The two ladies, both parishioners, laughed good-naturedly.

Reverend Fowler extinguished the cigarette against the side of the car.

'I apologize, ladies,' he said, grinning and shaking his head. 'I quite forgot myself! See you both on Sunday, now, hear?' He laughed, too, making light of his small sin.

Then they were gone and Siegfried shuddered. The cigarettes. He had neglected to throw them away. They were part of Siegfried, not part of Reverend Fowler. A little mistake like that again could cost him everything!

He shivered. Charlotte. The swim across the Potomac to the presidential yacht. The necessity of now assembling the biggest, most lethal bomb he had ever made. The pressure was mounting on him. Why else would he have forgotten a detail like the cigarettes?

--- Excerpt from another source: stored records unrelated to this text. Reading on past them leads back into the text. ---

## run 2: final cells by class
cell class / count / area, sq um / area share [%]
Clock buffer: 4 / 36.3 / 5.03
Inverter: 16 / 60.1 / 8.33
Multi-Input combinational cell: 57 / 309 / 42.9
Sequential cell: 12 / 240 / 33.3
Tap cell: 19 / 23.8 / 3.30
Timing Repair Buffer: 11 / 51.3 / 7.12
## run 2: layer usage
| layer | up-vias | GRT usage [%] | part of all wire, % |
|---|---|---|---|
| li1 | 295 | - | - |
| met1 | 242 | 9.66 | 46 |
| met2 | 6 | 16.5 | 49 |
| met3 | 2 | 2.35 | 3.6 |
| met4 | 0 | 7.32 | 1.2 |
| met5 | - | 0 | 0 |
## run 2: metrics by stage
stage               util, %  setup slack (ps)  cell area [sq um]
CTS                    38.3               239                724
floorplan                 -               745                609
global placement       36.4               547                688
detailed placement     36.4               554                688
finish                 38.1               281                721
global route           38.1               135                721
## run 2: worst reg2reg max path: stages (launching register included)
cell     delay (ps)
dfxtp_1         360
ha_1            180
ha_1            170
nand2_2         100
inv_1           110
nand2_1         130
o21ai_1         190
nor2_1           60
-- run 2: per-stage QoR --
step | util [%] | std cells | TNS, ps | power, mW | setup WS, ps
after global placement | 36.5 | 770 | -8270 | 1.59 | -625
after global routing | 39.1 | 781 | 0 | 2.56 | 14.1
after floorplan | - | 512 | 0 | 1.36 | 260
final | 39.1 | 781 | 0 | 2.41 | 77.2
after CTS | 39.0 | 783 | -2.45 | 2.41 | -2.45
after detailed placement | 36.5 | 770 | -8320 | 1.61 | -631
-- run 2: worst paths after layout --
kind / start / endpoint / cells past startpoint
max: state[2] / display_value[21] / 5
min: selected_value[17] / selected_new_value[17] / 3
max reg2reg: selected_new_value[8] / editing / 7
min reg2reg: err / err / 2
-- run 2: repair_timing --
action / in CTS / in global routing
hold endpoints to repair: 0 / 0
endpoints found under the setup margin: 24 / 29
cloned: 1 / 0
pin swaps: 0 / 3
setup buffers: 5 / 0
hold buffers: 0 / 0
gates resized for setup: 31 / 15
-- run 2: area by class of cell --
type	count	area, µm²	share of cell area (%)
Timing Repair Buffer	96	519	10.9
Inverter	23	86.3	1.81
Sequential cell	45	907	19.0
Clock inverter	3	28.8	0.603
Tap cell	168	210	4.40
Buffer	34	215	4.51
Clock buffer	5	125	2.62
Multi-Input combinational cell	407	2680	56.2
==> src/rtl/timer_counter.sv <==
// Memory-mapped down-counting timer with one-shot and auto-reload modes.
// Register map: CTRL, PRESET, COUNT (read-only) selected by Addr[3:2].
module timer_counter #(
    parameter logic [31:0] PRESET_RST = 32'h0
) (
    input  logic        clk,
    input  logic        reset,
    input  logic [3:0]  Addr,
    input  logic        WE,
    input  logic [31:0] DIn,
    output logic [31:0] DOut,
    output logic        IRQ
);

    typedef enum logic [1:0] {
        IDLE,
        LOAD,
        CNT,
        INT
    } stateT;

    stateT       state;
    stateT       stateNext;
    logic [3:0]  ctrl;
    logic [3:0]  ctrlNext;
    logic [31:0] preset;
    logic [31:0] presetNext;
    logic [31:0] count;
    logic [31:0] countNext;
    logic        irqFlag;
    logic        flagNext;

    logic ctrlWr;
    logic presetWr;
    logic enable;
    logic autoReload;
    logic unusedBits;

    assign ctrlWr     = WE && (Addr[3:2] == 2'd0);
    assign presetWr   = WE && (Addr[3:2] == 2'd1);
    assign enable     = ctrl[0];
    assign autoReload = (ctrl[2:1] == 2'b01);
    assign unusedBits = ^{Addr[1:0], DIn[31:4]};

    always_ff @(posedge clk) begin
        if (reset) begin
            state   <= IDLE;
            ctrl    <= 4'h0;
            preset  <= PRESET_RST;
            count   <= 32'h0;
            irqFlag <= 1'b0;
        end else begin
            state   <= stateNext;
            ctrl    <= ctrlNext;
            preset  <= presetNext;
            count   <= countNext;
            irqFlag <= flagNext;
        end
    end

    always_comb begin
        stateNext  = state;
        ctrlNext   = ctrl;
        presetNext = preset;
        countNext  = count;
        flagNext   = irqFlag;
        case (state)
            IDLE: begin
                if (enable) stateNext = LOAD;
            end
            LOAD: begin
                countNext = preset;
                stateNext = CNT;
            end
            CNT: begin
                if (!enable) begin
                    stateNext = IDLE;
                end else if (count <= 32'd1) begin
                    countNext = 32'h0;
                    flagNext  = 1'b1;
                    stateNext = INT;
                end else begin
                    countNext = count - 32'd1;
                end
            end
            INT: begin
                if (autoReload) begin
                    flagNext  = 1'b0;
                    stateNext = LOAD;
                end else begin
                    ctrlNext[0] = 1'b0;
                    stateNext   = IDLE;
                end
            end
            default: stateNext = IDLE;
        endcase
        if (presetWr) begin
            presetNext = DIn;
            flagNext   = 1'b0;
        end
        // CTRL write overrides every FSM action, including a pending auto-clear of Enable
        if (ctrlWr) begin
            ctrlNext  = DIn[3:0];
            stateNext = IDLE;
            countNext = count;
            flagNext  = 1'b0;
        end
    end

    always_comb begin
        DOut = 32'h0;
        case (Addr[3:2])
            2'd0:    DOut = {28'h0, ctrl};
            2'd1:    DOut = preset;
            2'd2:    DOut = count;
            default: DOut = 32'h0;
        endcase
    end

    assign IRQ = ctrl[3] & irqFlag;

endmodule
`src/rtl/wb_dec_pkg.sv`:
```
// Shared types and helpers for the user-area Wishbone decoder.
package wb_dec_pkg;

  typedef enum logic [1:0] {IDLE, BUSY, ACK} state_e;

  localparam logic [31:0] ERR_DATA_DEF = 32'hDEAD_BEEF;
  localparam int          MAX_SLV      = 8;

  typedef struct packed {
    logic       hit;
    logic [2:0] idx;
  } match_t;

  // Prefix match over up to MAX_SLV table bytes; lowest matching index wins.
  function automatic match_t prefix_match(input logic [7:0]           pfx,
                                          input logic [MAX_SLV*8-1:0] base,
                                          input int                   num);
    match_t m;
    m = '0;
    for (int i = MAX_SLV - 1; i >= 0; i--) begin
      if (i < num && base[i*8 +: 8] == pfx) begin
        m.hit = 1'b1;
        m.idx = 3'(i);
      end
    end
    return m;
  endfunction

endpackage

```
`src/rtl/wb_user_decoder_if.sv`:
```
// Wishbone master-to-decoder bus (mgmt SoC side).
interface wb_user_decoder_if;
  logic        wbs_stb_i;
  logic        wbs_cyc_i;
  logic        wbs_we_i;
  logic [3:0]  wbs_sel_i;
  logic [31:0] wbs_dat_i;
  logic [31:0] wbs_adr_i;
  logic        wbs_ack_o;
  logic [31:0] wbs_dat_o;

  modport slave (
    input  wbs_stb_i, wbs_cyc_i, wbs_we_i, wbs_sel_i, wbs_dat_i, wbs_adr_i,
    output wbs_ack_o, wbs_dat_o
  );

  modport master (
    output wbs_stb_i, wbs_cyc_i, wbs_we_i, wbs_sel_i, wbs_dat_i, wbs_adr_i,
    input  wbs_ack_o, wbs_dat_o
  );
endinterface

```
`src/rtl/wb_dec_timer.sv`:
```
// Saturating bus-timeout counter. tc is raised in the cycle whose increment
// brings the count to TIMEOUT, so the caller can react on that same edge.
module wb_dec_timer #(
  parameter int TIMEOUT = 255
) (
  input  logic clk,
  input  logic rst,
  input  logic clr,
  input  logic en,
  output logic tc
);
  localparam int W = $clog2(TIMEOUT + 1);
  localparam logic [W-1:0] LIMIT = W'(TIMEOUT);
  localparam logic [W-1:0] LAST  = W'(TIMEOUT - 1);

  logic [W-1:0] cnt;

  // Count while enabled, hold at LIMIT, never wrap.
  always_ff @(posedge clk) begin
    if (rst || clr)              cnt <= '0;
    else if (en && cnt != LIMIT) cnt <= cnt + 1'b1;
  end

  assign tc = en && (cnt == LAST || cnt == LIMIT);
endmodule

```
`src/rtl/wb_user_decoder.sv`:
```
// Wishbone decoder/mux for the user project area: routes the mgmt master to
// NUM_SLV slaves by adr[31:24], registers the return path, answers unmapped
// addresses itself and aborts hung slaves after TIMEOUT cycles.
// Optional build macro WB_DEC_STATUS_EN adds an internal status register at
// prefix STATUS_BASE (timeout count and last timed-out slave index).
module wb_user_decoder
  import wb_dec_pkg::*;
#(
  parameter int                   NUM_SLV     = 4,
  // byte i (LSB byte = slave 0): slave 0 = 0x38, 1 = 0x30, 2 = 0x31, 3 = 0x32
  parameter logic [NUM_SLV*8-1:0] BASE_VEC    = {8'h32, 8'h31, 8'h30, 8'h38},
  parameter int                   TIMEOUT     = 255,
  parameter logic [31:0]          ERR_DATA    = ERR_DATA_DEF,
  parameter logic [7:0]           STATUS_BASE = 8'h3F
) (
  input  logic                   wb_clk_i,
  input  logic                   wb_rst_i,
  wb_user_decoder_if.slave       wbs,
  output logic [NUM_SLV-1:0]     slv_stb_o,
  input  logic [NUM_SLV-1:0]     slv_ack_i,
  input  logic [NUM_SLV*32-1:0]  slv_dat_i,
  output logic                   err_o
);
  localparam int IW = (NUM_SLV > 1) ? $clog2(NUM_SLV) : 1;

  state_e                    state;
  logic [IW-1:0]             sel_q;
  logic                      dflt_q;
  logic                      req;
  logic                      tc;
  match_t                    m;
  logic [NUM_SLV-1:0][31:0]  sdat;

  assign sdat = slv_dat_i;
  assign req  = wbs.wbs_cyc_i & wbs.wbs_stb_i;
  assign m    = prefix_match(wbs.wbs_adr_i[31:24], (MAX_SLV*8)'(BASE_VEC), NUM_SLV);

  // Write data, byte selects and low address bits only matter to the slaves.
  logic unused_bus;
  assign unused_bus = ^{wbs.wbs_sel_i, wbs.wbs_dat_i, wbs.wbs_adr_i[23:0], wbs.wbs_we_i};

  wb_dec_timer #(.TIMEOUT(TIMEOUT)) u_timer (
    .clk (wb_clk_i),
    .rst (wb_rst_i),
    .clr (state != BUSY),
    .en  (state == BUSY && !dflt_q),
    .tc  (tc)
  );

`ifdef WB_DEC_STATUS_EN
  logic        sta_hit;
  logic [15:0] to_cnt;
  logic [2:0]  last_idx;
  assign sta_hit = (wbs.wbs_adr_i[31:24] == STATUS_BASE);
`else
  logic [7:0] unused_status;
  assign unused_status = STATUS_BASE;
`endif

  // Transfer FSM with registered strobe, ack, data and error outputs.
  always_ff @(posedge wb_clk_i) begin
    if (wb_rst_i) begin
      state         <= IDLE;
      wbs.wbs_ack_o <= 1'b0;
      wbs.wbs_dat_o <= '0;
      slv_stb_o     <= '0;
      err_o         <= 1'b0;
      sel_q         <= '0;
      dflt_q        <= 1'b0;
`ifdef WB_DEC_STATUS_EN
      to_cnt        <= '0;
      last_idx      <= '0;
`endif
    end else begin
      wbs.wbs_ack_o <= 1'b0;
      err_o         <= 1'b0;
      case (state)
        IDLE: if (req) begin
`ifdef WB_DEC_STATUS_EN
          if (sta_hit) begin
            state         <= ACK;
            wbs.wbs_ack_o <= 1'b1;
            if (wbs.wbs_we_i) begin
              to_cnt   <= '0;
              last_idx <= '0;
            end else begin
              wbs.wbs_dat_o <= {to_cnt, 5'b0, last_idx, 8'b0};
            end
          end else begin
`else
          begin
`endif
            sel_q  <= IW'(m.idx);
            dflt_q <= !m.hit;
            state  <= BUSY;
            for (int i = 0; i < NUM_SLV; i++)
              slv_stb_o[i] <= m.hit && (m.idx == 3'(i));
          end
        end
        BUSY: begin
          if (!wbs.wbs_cyc_i) begin
            state     <= IDLE;
            slv_stb_o <= '0;
          end else if (dflt_q) begin
            wbs.wbs_dat_o <= '0;
            wbs.wbs_ack_o <= 1'b1;
            state         <= ACK;
          end else if (slv_ack_i[sel_q]) begin
            wbs.wbs_dat_o <= sdat[sel_q];
            wbs.wbs_ack_o <= 1'b1;
            slv_stb_o     <= '0;
            state         <= ACK;
          end else if (tc) begin
            wbs.wbs_dat_o <= ERR_DATA;
            wbs.wbs_ack_o <= 1'b1;
            err_o         <= 1'b1;
            slv_stb_o     <= '0;
            state         <= ACK;
`ifdef WB_DEC_STATUS_EN
            if (to_cnt != 16'hFFFF) to_cnt <= to_cnt + 1'b1;
            last_idx <= 3'(sel_q);
`endif
          end
        end
        ACK:     state <= IDLE;
        default: state <= IDLE;
      endcase
    end
  end
endmodule

```
`src/flat_wrapper.sv`:
```
// flat-port wrapper written by rule: the top's interface ports become plain ports
module wb_user_decoder_flat import wb_dec_pkg::*;
#(
  parameter int                   NUM_SLV     = 4,
                                                                              
  parameter logic [NUM_SLV*8-1:0] BASE_VEC    = {8'h32, 8'h31, 8'h30, 8'h38},
  parameter int                   TIMEOUT     = 255,
  parameter logic [31:0]          ERR_DATA    = ERR_DATA_DEF,
  parameter logic [7:0]           STATUS_BASE = 8'h3F
)
  (wb_clk_i, wb_rst_i, slv_stb_o, slv_ack_i, slv_dat_i, err_o, wbs_wbs_stb_i, wbs_wbs_cyc_i, wbs_wbs_we_i, wbs_wbs_sel_i, wbs_wbs_dat_i, wbs_wbs_adr_i, wbs_wbs_ack_o, wbs_wbs_dat_o);
  wb_user_decoder_if wbs_i ();
  input  logic wb_clk_i;
  input  logic wb_rst_i;
  output logic [NUM_SLV-1:0] slv_stb_o;
  input  logic [NUM_SLV-1:0] slv_ack_i;
  input  logic [NUM_SLV*32-1:0] slv_dat_i;
  output logic err_o;
  input wire logic [$bits(wbs_i.wbs_stb_i)-1:0] wbs_wbs_stb_i;
  input wire logic [$bits(wbs_i.wbs_cyc_i)-1:0] wbs_wbs_cyc_i;
  input wire logic [$bits(wbs_i.wbs_we_i)-1:0] wbs_wbs_we_i;
  input wire logic [$bits(wbs_i.wbs_sel_i)-1:0] wbs_wbs_sel_i;
  input wire logic [$bits(wbs_i.wbs_dat_i)-1:0] wbs_wbs_dat_i;
  input wire logic [$bits(wbs_i.wbs_adr_i)-1:0] wbs_wbs_adr_i;
  output wire logic [$bits(wbs_i.wbs_ack_o)-1:0] wbs_wbs_ack_o;
  output wire logic [$bits(wbs_i.wbs_dat_o)-1:0] wbs_wbs_dat_o;
  assign wbs_i.wbs_stb_i = wbs_wbs_stb_i;
  assign wbs_i.wbs_cyc_i = wbs_wbs_cyc_i;
  assign wbs_i.wbs_we_i = wbs_wbs_we_i;
  assign wbs_i.wbs_sel_i = wbs_wbs_sel_i;
  assign wbs_i.wbs_dat_i = wbs_wbs_dat_i;
  assign wbs_i.wbs_adr_i = wbs_wbs_adr_i;
  assign wbs_wbs_ack_o = wbs_i.wbs_ack_o;
  assign wbs_wbs_dat_o = wbs_i.wbs_dat_o;
  wb_user_decoder #(.NUM_SLV(NUM_SLV), .BASE_VEC(BASE_VEC), .TIMEOUT(TIMEOUT), .ERR_DATA(ERR_DATA), .STATUS_BASE(STATUS_BASE)) u_core (.wb_clk_i(wb_clk_i), .wb_rst_i(wb_rst_i), .wbs(wbs_i), .slv_stb_o(slv_stb_o), .slv_ack_i(slv_ack_i), .slv_dat_i(slv_dat_i), .err_o(err_o));
endmodule
```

He calmed himself. Perhaps it was a good thing. He would be more careful now. More careful than ever. Nothing short of perfection would do, not until Roosevelt was dead and he was safely in Germany, an American- born hero of the Third Reich.

Cigarettes! A man like Siegfried did not need them anyway. Siegfried was an Aryan! Made of steel! Better than the rabble that surrounded him!

Stephen Fowler turned toward the parish house, which was quiet. Where, he wondered, was Laura?

PART SIX

November 1939

TWENTY-EIGHT

'A Mrs. Laura Fowler found the body,' said Chief of Police Bob Higgins of Liberty Circle. 'Horrible thing. Just horrible. The poor woman went out for a walk behind her husband's church. About an hour before the Reverend returned from a trip. There's a cemetery behind St. Paul's, then a couple of acres of woods. Well, sir, she's walking and her foot hits something.'

Bill Cochrane followed Chief Higgins closely, listening to each word. They walked from the police station only about two blocks to the church. Higgins was not used to having F.B.I. visitors. It was still a nice afternoon.

'She sees what hit her foot and she looks down. Well, sir,' said the red-haired, lean Higgins, 'sure enough. It's the arm of a dead woman reaching up from a makeshift grave.'

Cochrane nodded. They walked quickly. 'Thank you for telephoning,' he said. He hadn't been off the train from Washington for ten minutes.

'Well, sir,' answered Higgins. 'I got that F.B.I. circular about that sailor who was murdered. Wasn't that a horrible thing? Well, it stuck with me. Couldn't get the case out of my mind. The boy's body lying out there in the woods. Well, sir. Then we get this one right here in Liberty Circle. Almost the exact same thing. So, well, sir, I made up my mind to call.'

The local police officer was correct. It was like Billy Pritchard all over again. Higgins led Cochrane fifty yards through the woods and they came to a black blanket that covered a corpse. The rest of the Liberty Circle Police Department, two deputies, sprung to attention when they saw that Chief Higgins had a visitor.